O treinamento efetivo requer compromisso total. Você não pode ir à academia uma vez por semana se precisar treinar duas ou três vezes na semana. Continuar constantemente com os parâmetros de treinamento é a única maneira de obter os resultados desejados. Isso não significa que se você ignorar o treinamento na quarta-feira, a semana inteira foi arruinada. Se você pode liberar algum tempo em outro dia da semana ou no fim de semana, você pode incorporar o treinamento que falta nesse dia alternativo. Além disso, se a sua rotina de exercícios levar uma hora e você só tem 30 minutos, vá até a academia de qualquer maneira - não perca o treino. Uma rápida rotina de 30 minutos, na qual você encurta os tempos de descanso, ainda será muito mais eficaz do que não se exercitar.

Você deve desfrutar de fitness - e uma vez que você começa a ver os resultados, você se sentirá capacitado e motivado para continuar trabalhando. Robert dos Remedios, treinador de força e condicionamento no College of the Canyons na Califórnia, reforça esse mantra para seus atletas, "Seus exercícios devem ser desafiadores e divertidos, sem essa motivação, você geralmente desiste", disse ele.

Trabalhe com seu treinador para incorporar atividades que são divertidas para você. O bem-estar não se limita a uma academia. Correr no parque, caminhar os cães e jogar bola com seus filhos são ótimas atividades que queimam muitas calorias. E se você gosta de musculação, você também pode se divertir na academia. Fazer jogos em que você tenta vencer o esforço do seu parceiro é uma ótima maneira de manter alta intensidade e treinamento.
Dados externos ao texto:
Source: an optimization exercise on an open RTL-to-GDS flow (aim: small area and a short achievable clock period). Production flows keep margins and buffers that such runs may drop. At most, simulation tests tie the RTL to the original design; equivalence was not proved. For runs 2 and 3, only the layout was checked, not whether the RTL still works.

==> flow/design.v <==
`default_nettype none
package prince_pkg;
    localparam int BLOCK_W     = 64;
    localparam int KEY_W       = 128;
    localparam int NIBBLE_W    = 4;
    localparam int NUM_NIBBLES = 16;
    localparam int HALF_ROUNDS = 5;
    typedef logic [BLOCK_W-1:0] block_t;
    localparam logic [63:0] SR_TABLE     = 64'h05AF49E38D27C16B;
    localparam logic [63:0] SR_INV_TABLE = 64'h0DA741EB852FC963;
    function automatic logic [3:0] sbox4(input logic [3:0] a);
        logic [3:0] y;
        logic f00, f01, f02, f03, f04, f05, f06;
        f06 = (~a[0]&~a[3]);
        f00 = (~a[2]) | (~a[3]);
        y[2] = (~a[1]&~f06) | (~f00);
        f01 = (~a[1]&~a[2]) | (~a[3]&~a[2]);
        y[1] = (~a[1]&~a[0]) | (f01);
        f02 = (~a[2]) | (~a[1]);
        f03 = (~a[3]);
        f04 = (~f03) | (~a[2]);
        f05 = (~a[0]&~f03) | (~f04);
        y[0] = (~a[1]&~f05) | (~a[1]&~f02) | (~a[0]&~f05) | (~f04&~f05) | (~a[0]&~f02) | (~f04&~f02);
        y[3] = (~a[0]&~f01) | (~a[1]&~a[3]);
        sbox4 = y;
    endfunction
    function automatic logic [3:0] sbox4_inv(input logic [3:0] a);
        logic [3:0] y;
        logic i00, i01, i02, i03, i04, i05, i06, i07, i08, i09, i10, i11, i12, i13;
        i13 = (~a[0]&~a[1]&~a[2]);
        i00 = (~a[0]);
        i01 = (~i00) | (~a[3]);
        y[2] = (~i01&~i13) | (~a[1]&~i13);
        i02 = (~a[1]);
        i03 = (~a[2]);
        i04 = (~i00&~i03) | (~i02&~i03);
        i05 = (~i00) | (~a[2]);
        i06 = (~i05) | (~i02) | (~a[3]);
        y[1] = (~a[3]&~i04) | (~i06);
        i07 = (~i03) | (~a[0]);
        i08 = (~i05&~i02) | (~i07&~i02);
        i09 = (~a[1]&~i00) | (~a[2]);
        y[0] = (~a[3]&~i08) | (~i09&~i08);
        i10 = (~i00&~i02) | (~i04);
        i11 = (~a[3]&~i03);
        i12 = (~i13&~i11);
        y[3] = (~i10) | (~i12);
        sbox4_inv = y;
    endfunction
    function automatic logic [BLOCK_W-1:0] s_layer(input logic [BLOCK_W-1:0] b);
        for (int i = 0; i < NUM_NIBBLES; i++)
            s_layer[NIBBLE_W*i +: NIBBLE_W] = sbox4(b[NIBBLE_W*i +: NIBBLE_W]);
    endfunction
    function automatic logic [BLOCK_W-1:0] s_inv_layer(input logic [BLOCK_W-1:0] b);
        for (int i = 0; i < NUM_NIBBLES; i++)
            s_inv_layer[NIBBLE_W*i +: NIBBLE_W] = sbox4_inv(b[NIBBLE_W*i +: NIBBLE_W]);
    endfunction
    function automatic logic [BLOCK_W-1:0] nibble_perm(input logic [BLOCK_W-1:0] b, input logic inv);
        logic [3:0] src;
        for (int i = 0; i < NUM_NIBBLES; i++)
        begin
            src = inv ? SR_INV_TABLE[63-4*i -: 4] : SR_TABLE[63-4*i -: 4];
            nibble_perm[BLOCK_W-1-NIBBLE_W*i -: NIBBLE_W] = b[BLOCK_W-1-NIBBLE_W*src -: NIBBLE_W];
        end
    endfunction
    function automatic logic [BLOCK_W-1:0] shift_rows(input logic [BLOCK_W-1:0] b);
        shift_rows = nibble_perm(b, 1'b0);
    endfunction
    function automatic logic [BLOCK_W-1:0] shift_rows_inv(input logic [BLOCK_W-1:0] b);
        shift_rows_inv = nibble_perm(b, 1'b1);
    endfunction
    function automatic logic [BLOCK_W-1:0] m_prime(input logic [BLOCK_W-1:0] b);
        integer hat;
        integer skip;
        logic [3:0] n0, n1, n2, n3;
        logic [3:0] p01, p23;
        for (int q = 0; q < 4; q++)
        begin
            hat = (q == 1 || q == 2) ? 1 : 0;
            n0 = b[BLOCK_W-1-16*q -: 4];
            n1 = b[BLOCK_W-5-16*q -: 4];
            n2 = b[BLOCK_W-9-16*q -: 4];
            n3 = b[BLOCK_W-13-16*q -: 4];
            p01 = n0 ^ n1;
            p23 = n2 ^ n3;
            for (int row = 0; row < 4; row++)
                for (int p = 0; p < 4; p++)
                begin
                    skip = (p - row - hat + 8) % 4;
                    case (skip)
                        0: m_prime[BLOCK_W-1-16*q-4*row-p] = p23[3-p] ^ n1[3-p];
                        1: m_prime[BLOCK_W-1-16*q-4*row-p] = p23[3-p] ^ n0[3-p];
                        2: m_prime[BLOCK_W-1-16*q-4*row-p] = p01[3-p] ^ n3[3-p];
                        default: m_prime[BLOCK_W-1-16*q-4*row-p] = p01[3-p] ^ n2[3-p];
                    endcase
                end
        end
    endfunction
endpackage
`default_nettype wire
`timescale 1ns/1ps
`default_nettype none
module prince_top
(
    input  wire          clk,
    input  wire          sys_rst,
    input  wire          in_valid,
    input  wire [127:0]  key,
    input  wire [63:0]   plain_text,
    output logic [63:0]  cipher_text,
    output logic         out_valid
);
    localparam int NST = 10;
    logic [NST-1:0] vld;
    always_ff @(posedge clk)
    begin
        if (sys_rst) vld <= '0;
        else         vld <= {vld[NST-2:0], in_valid};
    end
    assign out_valid = vld[NST-1];
    logic [63:0] k0_in, k1_in;
    assign k0_in = key[63:0];
    assign k1_in = key[127:64];
    logic [63:0] kf_w;
    assign kf_w = k1_in ^ {k0_in[0], k0_in[63:1]} ^ {63'b0, k0_in[63]} ^ 64'hc0ac29b7c97c50dd;
    logic [63:0] l0;
    assign l0 = plain_text ^ k0_in ^ k1_in ^ 64'h0000000000000000;
    logic [63:0] l1;
    assign l1 = prince_pkg::s_layer(l0);
    logic [63:0] l2;
    assign l2 = prince_pkg::shift_rows(prince_pkg::m_prime(l1)) ^ k1_in ^ 64'h13198a2e03707344;
    logic [63:0] s1_st;
    logic [63:0] s1_k1, s1_kf;
    always_ff @(posedge clk) begin s1_st <= l2; s1_k1 <= k1_in; s1_kf <= kf_w; end
    logic [63:0] l3;
    assign l3 = prince_pkg::s_layer(s1_st);
    logic [63:0] l4;
    assign l4 = prince_pkg::shift_rows(prince_pkg::m_prime(l3)) ^ s1_k1 ^ 64'ha4093822299f31d0;
    logic [63:0] s2_st;
    logic [63:0] s2_k1, s2_kf;
    always_ff @(posedge clk) begin s2_st <= l4; s2_k1 <= s1_k1; s2_kf <= s1_kf; end
    logic [63:0] l5;
    assign l5 = prince_pkg::s_layer(s2_st);
    logic [63:0] l6;
    assign l6 = prince_pkg::shift_rows(prince_pkg::m_prime(l5)) ^ s2_k1 ^ 64'h082efa98ec4e6c89;
    logic [63:0] s3_st;
    logic [63:0] s3_k1, s3_kf;
    always_ff @(posedge clk) begin s3_st <= l6; s3_k1 <= s2_k1; s3_kf <= s2_kf; end
    logic [63:0] l7;
    assign l7 = prince_pkg::s_layer(s3_st);
    logic [63:0] l8;
    assign l8 = prince_pkg::shift_rows(prince_pkg::m_prime(l7)) ^ s3_k1 ^ 64'h452821e638d01377;
    logic [63:0] s4_st;
    logic [63:0] s4_k1, s4_kf;
    always_ff @(posedge clk) begin s4_st <= l8; s4_k1 <= s3_k1; s4_kf <= s3_kf; end
    logic [63:0] l9;
    assign l9 = prince_pkg::s_layer(s4_st);
    logic [63:0] l10;
    assign l10 = prince_pkg::shift_rows(prince_pkg::m_prime(l9)) ^ s4_k1 ^ 64'hbe5466cf34e90c6c;
    logic [63:0] kl10;
    assign kl10 = prince_pkg::m_prime(prince_pkg::shift_rows_inv(s4_k1));
    logic [63:0] s5_st;
    logic [63:0] s5_k1, s5_kf;
    always_ff @(posedge clk) begin s5_st <= l10; s5_k1 <= kl10; s5_kf <= s4_kf; end
    logic [63:0] l11;
    assign l11 = prince_pkg::s_layer(s5_st);
    logic [63:0] l12;
    assign l12 = prince_pkg::m_prime(l11);
    logic [63:0] l13;
    assign l13 = prince_pkg::s_inv_layer(l12);
    logic [63:0] s6_st;
    logic [63:0] s6_k1, s6_kf;
    always_ff @(posedge clk) begin s6_st <= l13; s6_k1 <= s5_k1; s6_kf <= s5_kf; end
    logic [63:0] l14;
    assign l14 = prince_pkg::m_prime(prince_pkg::shift_rows_inv(s6_st)) ^ s6_k1 ^ prince_pkg::m_prime(prince_pkg::shift_rows_inv(64'h7ef84f78fd955cb1));
    logic [63:0] l15;
    assign l15 = prince_pkg::s_inv_layer(l14);
    logic [63:0] s7_st;
    logic [63:0] s7_k1, s7_kf;
    always_ff @(posedge clk) begin s7_st <= l15; s7_k1 <= s6_k1; s7_kf <= s6_kf; end
    logic [63:0] l16;
    assign l16 = prince_pkg::m_prime(prince_pkg::shift_rows_inv(s7_st)) ^ s7_k1 ^ prince_pkg::m_prime(prince_pkg::shift_rows_inv(64'h85840851f1ac43aa));
    logic [63:0] l17;
    assign l17 = prince_pkg::s_inv_layer(l16);
    logic [63:0] l18;
    assign l18 = prince_pkg::m_prime(prince_pkg::shift_rows_inv(l17)) ^ s7_k1 ^ prince_pkg::m_prime(prince_pkg::shift_rows_inv(64'hc882d32f25323c54));
    logic [63:0] s8_st;
    logic [63:0] s8_k1, s8_kf;
    always_ff @(posedge clk) begin s8_st <= l18; s8_k1 <= s7_k1; s8_kf <= s7_kf; end
    logic [63:0] l19;
    assign l19 = prince_pkg::s_inv_layer(s8_st);
    logic [63:0] l20;
    assign l20 = prince_pkg::m_prime(prince_pkg::shift_rows_inv(l19)) ^ s8_k1 ^ prince_pkg::m_prime(prince_pkg::shift_rows_inv(64'h64a51195e0e3610d));
    logic [63:0] l21;
    assign l21 = prince_pkg::s_inv_layer(l20);
    logic [63:0] s9_st;
    logic [63:0] s9_k1, s9_kf;
    always_ff @(posedge clk) begin s9_st <= l21; s9_k1 <= s8_k1; s9_kf <= s8_kf; end
    logic [63:0] l22;
    assign l22 = prince_pkg::m_prime(prince_pkg::shift_rows_inv(s9_st)) ^ s9_k1 ^ prince_pkg::m_prime(prince_pkg::shift_rows_inv(64'hd3b5a399ca0c2399));
    logic [63:0] l23;
    assign l23 = prince_pkg::s_inv_layer(l22);
    logic [63:0] l24;
    assign l24 = l23 ^ s9_kf;
    logic [63:0] s10_st;
    always_ff @(posedge clk) s10_st <= l24;
    assign cipher_text = s10_st;
endmodule
`default_nettype wire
Uma vez que você ativa o interruptor e promete encaixar, você deve estar ciente dos problemas mais comuns para evitá-los. Elevação tem um preço: dor. O subproduto de levantar pesos e fazê-lo com uma boa quantidade de intensidade é que você exige músculo. Isso causa dor e é chamado de atraso no início da dor muscular, ou (DOMS) - e pode atingir 48 horas após o treinamento. Os levantadores de novatos experimentam DOMS em maior medida, já que estão começando em um nível mais básico e não se desafiaram por um tempo. Ter esse conhecimento torna suas estratégias de recuperação ainda mais importantes. Pelo menos oito horas de bom sono ininterrupto cada noite, nutrição adequada e equilibrada, muita água e auto-massagem com um rolo de espuma densa, são uma boa maneira de aliviar a dor e ajudá-lo a recuperar antes do seu próximo treino.

Se você não escolhe um exercício que é divertido para você, você não entende os obstáculos em potencial e não pode integrá-lo com êxito em sua agitada agenda, você está se preparando para o fracasso. É por isso que você deve definir claramente seus objetivos, otimizar seu tempo de trabalho / descanso durante o dia e trabalhar com um treinador qualificado para desenvolver sua rotina específica e individualizada.

Fortalecimento e continuação do exercício

Fundamentos de treinamento

"Um programa de treinamento efetivo é reduzido a três coisas: tempo, motivação e resultados ", disse Robert dos Remedios, treinador de força e condicionamento físico no College of the Canyons, na Califórnia.

Os treinos precisam se adaptar ao seu tempo de vida. Sessões intensas, curtas e frequentes produzem os melhores resultados.

Seus exercícios devem ser estimulantes e divertidos. Sem essa motivação, muitas vezes você estará inclinado a desistir.

Os resultados são os objetivos. Todos querem e merecem resultados por seu trabalho. Se o programa não está ajudando você a alcançar seus objetivos, é hora de encontrar um novo.

Vídeo Tutorial: O PIOR Exercício Para O Metabolismo - Evite Fazer!.